Le soir sur le chemin du retour, nous remontons par hasard une rue animée à grand renfort de lumières et de musique. Nous nous apercevons vite que cette rue est composée uniquement de bars devant lesquels des groupes de jeunes thaïlandaises rabattent le « mâle blanc ». Très cliché n’est-ce pas ! Ces demoiselles sont bien sûr en sous-vêtements sexy (il fait très chaud tout de même !). Chaque bar, sa tenue. Et chaque fille, son numéro clairement visible. On ne ferait pas mieux à un concours de beauté de la race bovine ! Effarant…

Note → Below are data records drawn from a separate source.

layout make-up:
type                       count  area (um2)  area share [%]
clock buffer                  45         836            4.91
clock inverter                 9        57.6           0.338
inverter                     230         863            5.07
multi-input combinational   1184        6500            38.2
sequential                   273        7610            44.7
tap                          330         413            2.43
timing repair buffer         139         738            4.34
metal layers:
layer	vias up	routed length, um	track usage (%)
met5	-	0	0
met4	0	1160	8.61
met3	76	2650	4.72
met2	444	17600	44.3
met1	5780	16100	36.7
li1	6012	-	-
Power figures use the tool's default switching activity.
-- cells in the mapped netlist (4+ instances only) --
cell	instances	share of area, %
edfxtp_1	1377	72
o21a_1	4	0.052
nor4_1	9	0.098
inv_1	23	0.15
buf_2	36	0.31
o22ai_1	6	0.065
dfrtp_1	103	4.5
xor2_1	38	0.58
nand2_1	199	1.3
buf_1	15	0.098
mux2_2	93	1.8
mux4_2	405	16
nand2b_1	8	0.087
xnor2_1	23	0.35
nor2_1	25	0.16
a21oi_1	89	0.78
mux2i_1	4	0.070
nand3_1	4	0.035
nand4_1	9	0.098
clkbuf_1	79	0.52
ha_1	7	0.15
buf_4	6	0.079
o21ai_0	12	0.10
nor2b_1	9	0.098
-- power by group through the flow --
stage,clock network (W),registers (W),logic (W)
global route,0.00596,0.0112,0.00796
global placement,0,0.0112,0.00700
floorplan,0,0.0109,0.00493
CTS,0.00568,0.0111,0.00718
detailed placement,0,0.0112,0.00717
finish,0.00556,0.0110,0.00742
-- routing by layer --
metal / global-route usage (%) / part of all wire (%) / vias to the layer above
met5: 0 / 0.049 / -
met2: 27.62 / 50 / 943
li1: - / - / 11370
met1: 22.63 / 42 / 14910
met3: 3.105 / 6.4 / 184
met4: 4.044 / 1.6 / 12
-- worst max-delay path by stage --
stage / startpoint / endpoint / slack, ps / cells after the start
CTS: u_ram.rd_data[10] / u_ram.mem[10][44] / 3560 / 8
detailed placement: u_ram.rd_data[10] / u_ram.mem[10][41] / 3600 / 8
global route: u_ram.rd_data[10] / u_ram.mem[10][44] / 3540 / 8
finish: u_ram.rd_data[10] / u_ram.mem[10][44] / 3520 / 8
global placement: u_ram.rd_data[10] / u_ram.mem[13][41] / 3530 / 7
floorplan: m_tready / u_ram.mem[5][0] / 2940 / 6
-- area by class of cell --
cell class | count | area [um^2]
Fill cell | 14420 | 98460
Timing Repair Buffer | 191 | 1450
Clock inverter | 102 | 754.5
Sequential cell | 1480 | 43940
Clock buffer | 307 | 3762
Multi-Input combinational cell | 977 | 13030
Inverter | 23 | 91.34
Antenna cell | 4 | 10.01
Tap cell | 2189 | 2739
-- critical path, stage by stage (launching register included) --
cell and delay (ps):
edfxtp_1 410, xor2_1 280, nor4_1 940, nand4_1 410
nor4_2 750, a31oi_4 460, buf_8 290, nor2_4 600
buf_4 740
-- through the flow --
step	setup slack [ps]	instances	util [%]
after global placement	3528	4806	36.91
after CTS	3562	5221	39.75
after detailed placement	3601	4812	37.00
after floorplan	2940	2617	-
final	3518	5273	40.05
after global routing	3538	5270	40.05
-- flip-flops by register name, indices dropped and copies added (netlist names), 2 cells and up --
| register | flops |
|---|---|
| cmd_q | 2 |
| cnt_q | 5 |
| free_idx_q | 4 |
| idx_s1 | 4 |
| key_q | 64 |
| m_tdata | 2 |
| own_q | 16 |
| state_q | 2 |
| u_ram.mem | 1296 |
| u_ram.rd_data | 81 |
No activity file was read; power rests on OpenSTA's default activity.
**config.mk**
```make
export PLATFORM = sky130hd
export DESIGN_NAME = bresenham_line_stepper
export DESIGN_NICKNAME = d
export VERILOG_FILES = /design/src/rtl/core/bls_pkg.sv /design/src/rtl/core/bresenham_line_stepper.sv
export SDC_FILE = /design/constraint.sdc
export NUM_CORES = 1
export LEC_CHECK = 0
export ABC_AREA = 1
export ABC_CLOCK_PERIOD_IN_PS = 5700
export BUFFER_PORTS_ARGS = -buffer_cell sky130_fd_sc_hd__buf_2
export CAP_MARGIN = 20
export CORE_MARGIN = 2
export CORE_UTILIZATION = 41
export CTS_BUF_LIST = sky130_fd_sc_hd__clkbuf_8
export DETAILED_ROUTE_END_ITERATION = 7
export GPL_TIMING_DRIVEN = 0
export SLEW_MARGIN = 20
export SYNTH_ARGS = -nofsm -noshare
export SYNTH_HDL_FRONTEND = slang
export SYNTH_SLANG_ARGS = --single-unit
```
**constraint.sdc**
```tcl
create_clock -name clk_i -period 5.7 [get_ports clk_i]
set_input_delay 0.285 -clock clk_i [delete_from_list [all_inputs] [get_ports clk_i]]
set_output_delay 0.285 -clock clk_i [all_outputs]
set_load 0.05 [all_outputs]
```
**src/rtl/core/bls_pkg.sv**
```systemverilog
// bls_pkg: shared types and constants for the line stepper
// holds the transaction structs, action codes and derived widths; no dependencies
`timescale 1ns / 1ps

package bls_pkg;

  // coordinate width and widths derived from it
  localparam int COORD_BITS = 16;
  localparam int DELTA_BITS = COORD_BITS + 1;
  localparam int TWICE_BITS = COORD_BITS + 1;
  localparam int ERR_BITS   = COORD_BITS + 4;

  // action codes of an input transaction
  typedef enum logic {
    ACT_LOAD = 1'b0,
    ACT_STEP = 1'b1
  } action_e;

  // input transaction
  typedef struct packed {
    action_e                 action;
    logic [COORD_BITS-1:0]   start_x;
    logic [COORD_BITS-1:0]   start_y;
    logic [COORD_BITS-1:0]   end_x;
    logic [COORD_BITS-1:0]   end_y;
  } in_t;

  // result transaction
  typedef struct packed {
    logic [COORD_BITS-1:0] pixel_x;
    logic [COORD_BITS-1:0] pixel_y;
    logic                  last_pixel;
  } out_t;

endpackage

```
**src/rtl/core/bresenham_line_stepper.sv**
```systemverilog
// bresenham_line_stepper: integer line rasterizer, one pixel per step transaction on a running line
// depends on bls_pkg for transaction types, action codes and widths
`timescale 1ns / 1ps

// Usage
// - input channel (in_valid_i / in_stall_o / in_data_i): a transaction with
//   action ACT_LOAD sets up a line from start to end and gives no result;
//   a load while a line is running replaces it. A transaction with action
//   ACT_STEP emits the next pixel of the line; the coordinate fields of a
//   step are ignored, and a step with no line running gives no result.
// - output channel (out_valid_o / out_stall_i / out_data_o): one pixel per
//   accepted step, last_pixel set on the second endpoint, after which the
//   line is finished. Pixels always run from the first endpoint.
// - throughput: one transaction per cycle while in_stall_o is low; the
//   result register is written at the accepting edge. The step path is one
//   error add with its sign test, the load path one delta subtract, magnitude
//   compare and error setup, both closing directly into the state registers.
// - while the receiver stalls a waiting result, in_stall_o is high; once the
//   result is taken a new transaction is accepted in the same cycle.
// - reset clears the line and the output valid; no line is running.
module bresenham_line_stepper
  import bls_pkg::*;
(
  input  logic clk_i,
  input  logic rst_ni,
  input  logic in_valid_i,
  output logic in_stall_o,
  input  in_t  in_data_i,
  output logic out_valid_o,
  input  logic out_stall_i,
  output out_t out_data_o
);

  // line state
  logic                         line_active_q, line_active_d;
  logic                         steep_q, steep_d;
  logic                         backward_q, backward_d;
  logic signed [COORD_BITS-1:0] major_pos_q, major_pos_d;
  logic signed [COORD_BITS-1:0] minor_pos_q, minor_pos_d;
  logic signed [COORD_BITS-1:0] major_stop_q, major_stop_d;
  logic signed [1:0]            minor_dir_q, minor_dir_d;
  logic signed [ERR_BITS-1:0]   err_q, err_d;
  logic        [TWICE_BITS-1:0] twice_min_q, twice_min_d;
  logic        [TWICE_BITS-1:0] twice_maj_q, twice_maj_d;

  // output register
  logic out_valid_q, out_valid_d;
  out_t out_data_q, out_data_d;

  logic in_accept;
  logic is_load;
  logic is_step;

  // load path signals
  logic signed [DELTA_BITS-1:0] dx, dy, dmaj, dmin;
  logic        [DELTA_BITS-1:0] dx_neg, dy_neg;
  logic        [COORD_BITS-1:0] mag_dx, mag_dy, mag_maj, mag_min;
  logic                         load_steep;

  // step path signals
  logic                         at_stop;
  logic                         move_minor;
  logic signed [ERR_BITS-1:0]   err_step;

  // handshake
  assign in_stall_o = out_valid_q & out_stall_i;
  assign in_accept  = in_valid_i & ~in_stall_o;
  assign is_load    = in_accept & (in_data_i.action == ACT_LOAD);
  assign is_step    = in_accept & (in_data_i.action == ACT_STEP);

  // deltas and magnitudes of a load
  always_comb begin
    dx = $signed({in_data_i.end_x[COORD_BITS-1], in_data_i.end_x})
       - $signed({in_data_i.start_x[COORD_BITS-1], in_data_i.start_x});
    dy = $signed({in_data_i.end_y[COORD_BITS-1], in_data_i.end_y})
       - $signed({in_data_i.start_y[COORD_BITS-1], in_data_i.start_y});
    dx_neg = -dx;
    dy_neg = -dy;
    mag_dx = dx[DELTA_BITS-1] ? dx_neg[COORD_BITS-1:0] : dx[COORD_BITS-1:0];
    mag_dy = dy[DELTA_BITS-1] ? dy_neg[COORD_BITS-1:0] : dy[COORD_BITS-1:0];
    load_steep = mag_dy > mag_dx;
    if (load_steep) begin
      dmaj    = dy;
      dmin    = dx;
      mag_maj = mag_dy;
      mag_min = mag_dx;
    end else begin
      dmaj    = dx;
      dmin    = dy;
      mag_maj = mag_dx;
      mag_min = mag_dy;
    end
  end

  // error update of a step
  always_comb begin
    at_stop = major_pos_q == major_stop_q;
    if (backward_q) begin
      move_minor = ~err_q[ERR_BITS-1];
    end else begin
      move_minor = ~err_q[ERR_BITS-1] & (err_q != '0);
    end
    err_step = err_q
             + $signed({{(ERR_BITS-TWICE_BITS){1'b0}}, twice_min_q})
             - (move_minor ? $signed({{(ERR_BITS-TWICE_BITS){1'b0}}, twice_maj_q})
                           : $signed({ERR_BITS{1'b0}}));
  end

  // next state of the line and the output register
  always_comb begin
    line_active_d = line_active_q;
    steep_d       = steep_q;
    backward_d    = backward_q;
    major_pos_d   = major_pos_q;
    minor_pos_d   = minor_pos_q;
    major_stop_d  = major_stop_q;
    minor_dir_d   = minor_dir_q;
    err_d         = err_q;
    twice_min_d   = twice_min_q;
    twice_maj_d   = twice_maj_q;
    out_valid_d   = out_valid_q & out_stall_i;
    out_data_d    = out_data_q;

    if (is_load) begin
      line_active_d = 1'b1;
      steep_d       = load_steep;
      backward_d    = dmaj[DELTA_BITS-1];
      if (load_steep) begin
        major_pos_d  = in_data_i.start_y;
        major_stop_d = in_data_i.end_y;
        minor_pos_d  = in_data_i.start_x;
      end else begin
        major_pos_d  = in_data_i.start_x;
        major_stop_d = in_data_i.end_x;
        minor_pos_d  = in_data_i.start_y;
      end
      priority if (dmin[DELTA_BITS-1]) begin
        minor_dir_d = -2'sd1;
      end else if (dmin != '0) begin
        minor_dir_d = 2'sd1;
      end else begin
        minor_dir_d = 2'sd0;
      end
      twice_min_d = {mag_min, 1'b0};
      twice_maj_d = {mag_maj, 1'b0};
      err_d = $signed({{(ERR_BITS-TWICE_BITS){1'b0}}, mag_min, 1'b0})
            - $signed({{(ERR_BITS-COORD_BITS){1'b0}}, mag_maj});
    end else if (is_step && line_active_q) begin
      out_valid_d           = 1'b1;
      out_data_d.pixel_x    = steep_q ? minor_pos_q : major_pos_q;
      out_data_d.pixel_y    = steep_q ? major_pos_q : minor_pos_q;
      out_data_d.last_pixel = at_stop;
      if (at_stop) begin
        line_active_d = 1'b0;
      end else begin
        if (move_minor) begin
          minor_pos_d = minor_pos_q
                      + {{(COORD_BITS-2){minor_dir_q[1]}}, minor_dir_q};
        end
        err_d       = err_step;
        major_pos_d = backward_q ? major_pos_q - COORD_BITS'(1)
                                 : major_pos_q + COORD_BITS'(1);
      end
    end
  end

  // control registers
  always_ff @(posedge clk_i or negedge rst_ni) begin
    if (!rst_ni) begin
      line_active_q <= 1'b0;
      out_valid_q   <= 1'b0;
    end else begin
      line_active_q <= line_active_d;
      out_valid_q   <= out_valid_d;
    end
  end

  // payload registers
  always_ff @(posedge clk_i) begin
    steep_q      <= steep_d;
    backward_q   <= backward_d;
    major_pos_q  <= major_pos_d;
    minor_pos_q  <= minor_pos_d;
    major_stop_q <= major_stop_d;
    minor_dir_q  <= minor_dir_d;
    err_q        <= err_d;
    twice_min_q  <= twice_min_d;
    twice_maj_q  <= twice_maj_d;
    out_data_q   <= out_data_d;
  end

  assign out_valid_o = out_valid_q;
  assign out_data_o  = out_data_q;

  // a step with no line running leaves the output empty
  a_idle_step_no_result : assert property (@(posedge clk_i) disable iff (!rst_ni)
    (is_step && !line_active_q) |=> !out_valid_o)
    else $error("result produced by a step with no line");

  // a step on a running line always produces a pixel
  a_active_step_result : assert property (@(posedge clk_i) disable iff (!rst_ni)
    (is_step && line_active_q) |=> out_valid_o)
    else $error("step on a running line produced no pixel");

  // a load starts a line and gives no result
  a_load_starts_line : assert property (@(posedge clk_i) disable iff (!rst_ni)
    is_load |=> (line_active_q && !out_valid_o))
    else $error("load did not start a line cleanly");

  // the last pixel ends the line
  a_last_ends_line : assert property (@(posedge clk_i) disable iff (!rst_ni)
    (is_step && line_active_q && at_stop) |=> !line_active_q)
    else $error("line still running after its last pixel");

endmodule

```
# Word level (Yosys, flattened, before mapping)
# Cells that the tools add are included.
# totals
word_cells	76
ff_bits	139
# classes
bitwise	9
n_lt_le_gt_ge	1
reduce_logical	10
n_addsub	10
eq_ne	2
n_mux	30
# op_table
operator	n
2-to-1 mux 16 bit	17
2-to-1 mux 20 bit	3
2-to-1 mux 17 bit	3
subtractor 16 x 16 -> 17 bit	2
negator 16 bit	2
adder 20 x 18 -> 20 bit	1
nonzero test 20 bit	1
subtractor 20 x 18 -> 20 bit	1
subtractor 17 x 16 -> 18 bit	1
nonzero test 17 bit	1
adder 16 bit	1
adder 16 x 2 -> 16 bit (second input constant)	1
== test 16 bit	1
greater-than comparator 16 bit	1
subtractor 16 x 2 -> 16 bit (second input constant)	1
2-to-1 mux 1 bit	7
AND reduction 2 bit	3
nonzero test 2 bit	3
bitwise AND 1 bit	5
NOT 1 bit	4
AND reduction 3 bit	1
!= test 2 bit (second input constant)	1
logical AND 1 bit	1

# Logic depth before layout (Yosys ltp)
# logic_depth
depth_word	8
depth_mapped	44
ltp_nobuf	40

# Worst setup path before layout
# No wires, ideal clock.
# synth_path
path_type	input-to-reg
start	in in_data_i[16] (netlist name)
end	reg err_q[12] (data pin)
setup_time_ns	0.260
required_ns	5.440
path_buffers	2
path_slack_ns	0.213
path_stages	37
arrival_ns	5.227
path_cell_list	inv_1 > ha_1 > fa_1 > nand2_1 > nor2_1 > nand3_1 > nor2_1 > nand3_1 > nor2_2 > nand2_1 > nand2_1 > nand3b_1 > o21ai_0 > xnor2_1 > ha_1 > nand2_1 > nor2_1 > a21oi_1 > nand3_2 > nand2_2 > buf_6 > clkbuf_1 > o21ai_0 > fa_1 > a21o_1 > a21oi_1 > inv_1 > a21oi_1 > nor2_1 > nor2_1 > o21ai_0 > nand3_1 > nand2_1 > nand2_1 > nand3_1 > nand2_1 > o21ai_1
# synth_via
elab_chain_cells	7
elab_cells_between_ends	8
classes_between	3 x add/sub; 1 x order compare; 4 x mux
# synth_rtl
item	line	source
start: declaration	bresenham_line_stepper.sv:28	input in_t in_data_i,
subtractor 16 x 16 -> 17 bit (*)	bresenham_line_stepper.sv:74	- $signed({in_data_i.start_x[COORD_BITS-1], in_data_i.start_x});
negator 16 bit	bresenham_line_stepper.sv:77	dx_neg = -dx;
2-to-1 mux 16 bit (*)	bresenham_line_stepper.sv:79	mag_dx = dx[DELTA_BITS-1] ? dx_neg[COORD_BITS-1:0] : dx[COORD_BITS-1:0];
greater-than comparator 16 bit	bresenham_line_stepper.sv:81	load_steep = mag_dy > mag_dx;
2-to-1 mux 16 bit	bresenham_line_stepper.sv:82	if (load_steep) begin
subtractor 17 x 16 -> 18 bit (*)	bresenham_line_stepper.sv:147	- $signed({{(ERR_BITS-COORD_BITS){1'b0}}, mag_maj});
2-to-1 mux 20 bit (*)	bresenham_line_stepper.sv:124	if (is_load) begin
net err_d[12]	bresenham_line_stepper.sv:42	logic signed [ERR_BITS-1:0] err_q, err_d;
end signal: assignment	bresenham_line_stepper.sv:186	err_q <= err_d;
end: declaration	bresenham_line_stepper.sv:42	
# The timed path passes the listed nets; every way through them passes the cells marked *.
# A chain may end at the register's enable or synchronous reset.

# Final worst setup path
# Ends and elaborated chain as after synthesis.

==> impl_metrics.yaml <==
routing:
  vias: 12200
  initialDrtViolationCount: 1045
  route.detailed.drc: 0
  route.antenna.remaining_nets: 0
  firstDrtPassIters: 5
  viasPerCell: 5.17
  drt-total-wl_um: 39800
  wire_per_inst_um: 16.9
layout:
  final_layout_size_suffix_gt1_frac: 0.149
  final_common_cell: "nand2_1"
  mostFrequentLayoutCells: "nand2_1, inv_1, nor2_1"
  n_fill_cell: 3107
  seq_area_mm2: 0.00416
  nets: 2138
  syn2layout_area_growth_pct: 15.2
  multi_input_area_mm2: 0.00760
synth:
  synth_seq_cells: 139
  syn-instance-count: 1799
  synth-async-reset-ratio: 0.0144
  synth_top_family_by_area: "simple AND/OR/NAND/NOR gates"
  synth_simple_gate_area_frac: 0.257
  avgSynthCellArea_um2: 7.17
  ys_warn_count: 0
  yosys-mux-area-fraction: 0
  synth_adder_area_share: 0.137
  ys_types: 49
  syn-num-nets: 1996
  dominantRegCellSynth: "edfxtp_1"
  syn_area_mm2: 0.0129
  synthXorXnorAreaFrac: 0.0366
  synth_compound_area_frac: 0.133
  seq_area_frac_synth: 0.323
  synth_edf_count: 137
setup_path:
  crit_path_end_kind: "register"
  crit_path_frequent_cell: "nand2_1"
  cp_max_fo: 10
  cp.required_ps: 5910
  slowest_delay_ps: 580
  cp-start-kind: "primary input"
  cp_slowest_cell: "fa_2"
  critPathArrivalTime_ps: 5680
  critPathKind: "primary input to register"
clocking:
  cts_tree: "built"
  cts_buffers: 17
  cts_sinks: 139
  htree_levels: 4
  clock_latency_ps: 490
  cts.clk_slew.worst_paths_ps: 80
  cts-root-buf: "clkbuf_8"
  clockBufferDepth: 2
sta:
  whs_ps: 74.2
  setup_viol: 0
  period_share: 0.960
  hold_viol: 0
  layout_min_cycle_time_ps: 5470
  report.final.slew_viol_count: 0
  slew_headroom: 0.402
  max_freq_mhz: 183
  skew_ps: 26.1
  rsz0062_at_grt: "yes"
  worst_slew_pin_slew_ps: 897
power_and_ir_drop:
  power_density_mw_per_mm2: 605
  total_power_mw: 9.00
  peakVddDrop_mv: 0.280
  power.leakage_nw: 7.41
placed_design:
  place.gp.congestion: 0.938
  io_buffer_count: 103
  dpl.hpwl_um: 32400
floorplanning:
  die_x_um: 181
  initial_core_util: 0.419
  pin_count: 104
  fp.dieH_um: 181
  core-area_mm2: 0.0308
  row_count: 64
  die-area_mm2: 0.0329
grt:
  grt_pass1_vias: 11400
  grt_pass1_wl_um: 61700
  grt_max_degree: 63
  grt_overflow_total: 0
  antenna_found_initial: 1
  grt.total_usage: 0.243
worst_hold_path:
  hold_path_class: "primary input to register"
run_status:
  status: "complete, no violations"
job:
  cap_violations: 0
-- Yosys cell counts (9+ instances only) --
cell	instances	area [um^2]
ha_1	106	1330
nor3_1	10	50.1
inv_1	327	1230
nand3b_1	9	67.6
o21ai_1	9	45.0
nand4_1	19	119
nand3_1	91	455
inv_2	9	33.8
clkbuf_1	25	93.8
xnor2_1	17	149
nor2_1	157	589
xor2_1	37	324
o21bai_1	9	67.6
edfxtp_1	137	4110
nand2_1	434	1630
a21oi_1	124	621
nand2_2	26	163
o21ai_0	146	731
buf_2	9	45.0
fa_1	22	440
-- metrics by stage --
| stage | util | cell area, um^2 | setup WS (ps) | cells | setup TNS [ps] |
|---|---|---|---|---|---|
| after floorplan | - | 12900 | 213 | 1799 | 0 |
| after global placement | 0.451 | 13900 | -1360 | 2298 | -15440 |
| after detailed placement | 0.453 | 14000 | -1480 | 2300 | -17490 |
| after CTS | 0.472 | 14500 | 26.2 | 2334 | 0 |
| after global routing | 0.482 | 14900 | -148 | 2351 | -768 |
| final | 0.482 | 14900 | 230 | 2351 | 0 |
-- power by group --
part | total (mW) | switching [mW] | internal, mW
registers | 1.87 | 0.204 | 1.66
clock network | 0.845 | 0.447 | 0.397
logic | 6.29 | 4.05 | 2.24
total | 9.00 | 4.70 | 4.30
-- cell type report --
type	count	share of cell area
Antenna cell	1	0.000168
Tap cell	396	0.0333
Buffer	41	0.0170
Clock buffer	17	0.0157
Timing Repair Buffer	123	0.0468
Sequential cell	139	0.280
Clock inverter	15	0.0111
Inverter	336	0.0848
Multi-Input combinational cell	1283	0.511
-- kinds of logic (layout without fill, tap and decap cells) --
family,count (synthesis),in the layout
fa+ha+maj,128,128
compound gates,322,322
xor+xnor,54,54
buf+inv,377,532
other cells,0,1
simple gates,779,779
flops,139,139
-- worst paths after layout --
kind	end	slack [ps]	from	cells past startpoint
worst max-delay path	err_q[12]	230	in_data_i[16]	39
worst min-delay path	out_valid_o	70	out_stall_i	3
worst max register to register	err_q[19]	440	err_q[12]	30
worst min register to register	line_active_q	500	line_active_q	2
max in group asynchronous	line_active_q	5480	rst_ni	2
min in group asynchronous	out_valid_o	130	rst_ni	2
-- worst max-delay path: cells and delay by family --
kind	cells	cell delay, ps
buffers and inverters	5	590
adder cells (fa/ha/maj)	4	1480
AND/OR/NAND/NOR	22	2320
AO/OA/AOI/OAI	7	880
XOR/XNOR	1	110
-- registers in the layout, indices dropped and copies added (netlist names) --
register,flops
twice_maj_q,16
line_active_q,1
steep_q,1
minor_pos_q,16
out_valid_o,1
err_q,20
out_data_o,33
major_stop_q,16
backward_q,1
major_pos_q,16
minor_dir_q,2
twice_min_q,16
-- per-layer routing --
layer,up-vias,global-route usage,part of all wire
li1,6125,-,-
met1,5589,0.343,0.47
met2,388,0.390,0.44
met3,49,0.0303,0.065
met4,0,0.0738,0.025
met5,-,0,0
-- repair_timing --
item                                    CTS  global route
hold endpoints to repair                  2             0
endpoints found under the setup margin   17            15
pin swaps                                 4            26
gates cloned                              0             0
hold buffers                              1             0
gates resized for setup                  50            54
buffers inserted                          1            16
(Power assumes the default switching activity.)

Pour clôturer cette courte visite de Bangkok, promenade dans le grand parc Lumphini, le « central park » de Bangkok, au milieu d’immenses buildings. La traditionnelle roseraie d’Europe est remplacée ici par une palmeraie. Les daims, paons ou autres animaux de la ferme que l’on retrouve parfois dans les parcs, prennent la forme ici… de crocodiles ! Non, une observation plus poussée nous fait reconnaitre d’immenses iguanes qui nagent dans les bassins et se prélassent au bord de l’eau. Whaou ! Autre continent, autre faune…

Nous revoilà maintenant dans un autre train de nuit pour Trang, tout au sud de la Thaïlande (Zuuut, notre voiture est glacialement climatisée et les fenêtres scellées… beaucoup moins drôle…). La mamie thaïe sur la couchette à ma droite se prépare sa feuille de bétel avec sa poudre blanche qu’elle mâche en guise de dentifrice. Objectif : rejoindre demain les plages de sable fin de l’île de Koh Lanta. Quelques vacances pendant notre voyage ?.